TASK: Please print, word for word, every line from the one that contains "-0.0650 | 13100 | 1743 |" through the last line of the records, and nothing else.

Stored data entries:
File: src/hd_pkg.sv
// ----------------------------------------------------------------------------
// hd_pkg
// types and constants of the haversine distance pipeline
// ----------------------------------------------------------------------------
package hd_pkg;

    localparam logic [31:0] PHASE_K_LO = 32'd3589101257;
    localparam logic signed [33:0] INV_GAIN = 34'sd652032874;
    localparam logic [31:0] PI_Q30 = 32'd3373259426;
    localparam logic [22:0] RADIUS_RESET = 23'd6371000;

    localparam logic [29:0] ATAN_TURNS [0:31] = '{
        30'd536870912, 30'd316933406, 30'd167458907, 30'd85004756, 30'd42667331,
        30'd21354465, 30'd10679838, 30'd5340245, 30'd2670163, 30'd1335087,
        30'd667544, 30'd333772, 30'd166886, 30'd83443, 30'd41722, 30'd20861,
        30'd10430, 30'd5215, 30'd2608, 30'd1304, 30'd652, 30'd326, 30'd163,
        30'd81, 30'd41, 30'd20, 30'd10, 30'd5, 30'd3, 30'd1, 30'd1, 30'd0
    };

    typedef struct packed {
        logic signed [33:0] x;
        logic signed [33:0] y;
        logic signed [33:0] z;
        logic               flip;
    } rot_t;

    typedef struct packed {
        logic [62:0] n;
        logic [63:0] res;
        logic [31:0] aux;
    } sqrt_t;

    typedef struct packed {
        logic signed [34:0] x;
        logic signed [34:0] y;
        logic signed [33:0] z;
        logic [31:0]        aux;
    } vec_t;

endpackage
===== config.mk =====
export PLATFORM = sky130hd
export DESIGN_NAME = hd_sqrt_cell
export DESIGN_NICKNAME = d
export VERILOG_FILES = /design/src/hd_pkg.sv /design/src/hd_sqrt_cell.sv
export SDC_FILE = /design/constraint.sdc
export NUM_CORES = 1
export LEC_CHECK = 0
export BUFFER_PORTS_ARGS = -buffer_cell sky130_fd_sc_hd__clkbuf_2
export CAP_MARGIN = 20
export CORE_MARGIN = 5
export CORE_UTILIZATION = 45
export CTS_CLUSTER_SIZE = 28
export DETAILED_ROUTE_END_ITERATION = 8
export HOLD_SLACK_MARGIN = 0.05
export PLACE_DENSITY = 0.72
export SETUP_SLACK_MARGIN = 0.02
export SYNTH_ARGS = -nofsm -noshare
export SYNTH_HDL_FRONTEND = slang
export SYNTH_SLANG_ARGS = --single-unit

===== constraint.sdc =====
create_clock -name aclk -period 6.8 [get_ports aclk]
set_clock_uncertainty 0.05 [all_clocks]
set_input_delay 1.02 -clock aclk [delete_from_list [all_inputs] [get_ports aclk]]
set_output_delay 1.02 -clock aclk [all_outputs]
set_load 0.01 [all_outputs]
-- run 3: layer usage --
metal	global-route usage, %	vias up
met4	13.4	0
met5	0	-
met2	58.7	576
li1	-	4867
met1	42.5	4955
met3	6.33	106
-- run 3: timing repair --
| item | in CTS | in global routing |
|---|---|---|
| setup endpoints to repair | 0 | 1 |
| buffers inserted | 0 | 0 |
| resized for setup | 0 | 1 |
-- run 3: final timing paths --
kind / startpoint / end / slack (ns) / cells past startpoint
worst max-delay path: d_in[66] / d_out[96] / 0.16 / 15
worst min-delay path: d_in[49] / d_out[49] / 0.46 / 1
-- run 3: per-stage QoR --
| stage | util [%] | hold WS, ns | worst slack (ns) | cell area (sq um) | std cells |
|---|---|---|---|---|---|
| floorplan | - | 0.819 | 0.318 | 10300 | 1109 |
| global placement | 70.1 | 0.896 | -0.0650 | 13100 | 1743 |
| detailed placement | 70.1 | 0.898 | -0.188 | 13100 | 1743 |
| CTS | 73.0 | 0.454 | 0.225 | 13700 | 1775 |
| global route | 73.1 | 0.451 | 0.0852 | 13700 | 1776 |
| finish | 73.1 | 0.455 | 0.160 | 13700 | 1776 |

SOLUTION FOR THIS TASK:
| global placement | 70.1 | 0.896 | -0.0650 | 13100 | 1743 |
| detailed placement | 70.1 | 0.898 | -0.188 | 13100 | 1743 |
| CTS | 73.0 | 0.454 | 0.225 | 13700 | 1775 |
| global route | 73.1 | 0.451 | 0.0852 | 13700 | 1776 |
| finish | 73.1 | 0.455 | 0.160 | 13700 | 1776 |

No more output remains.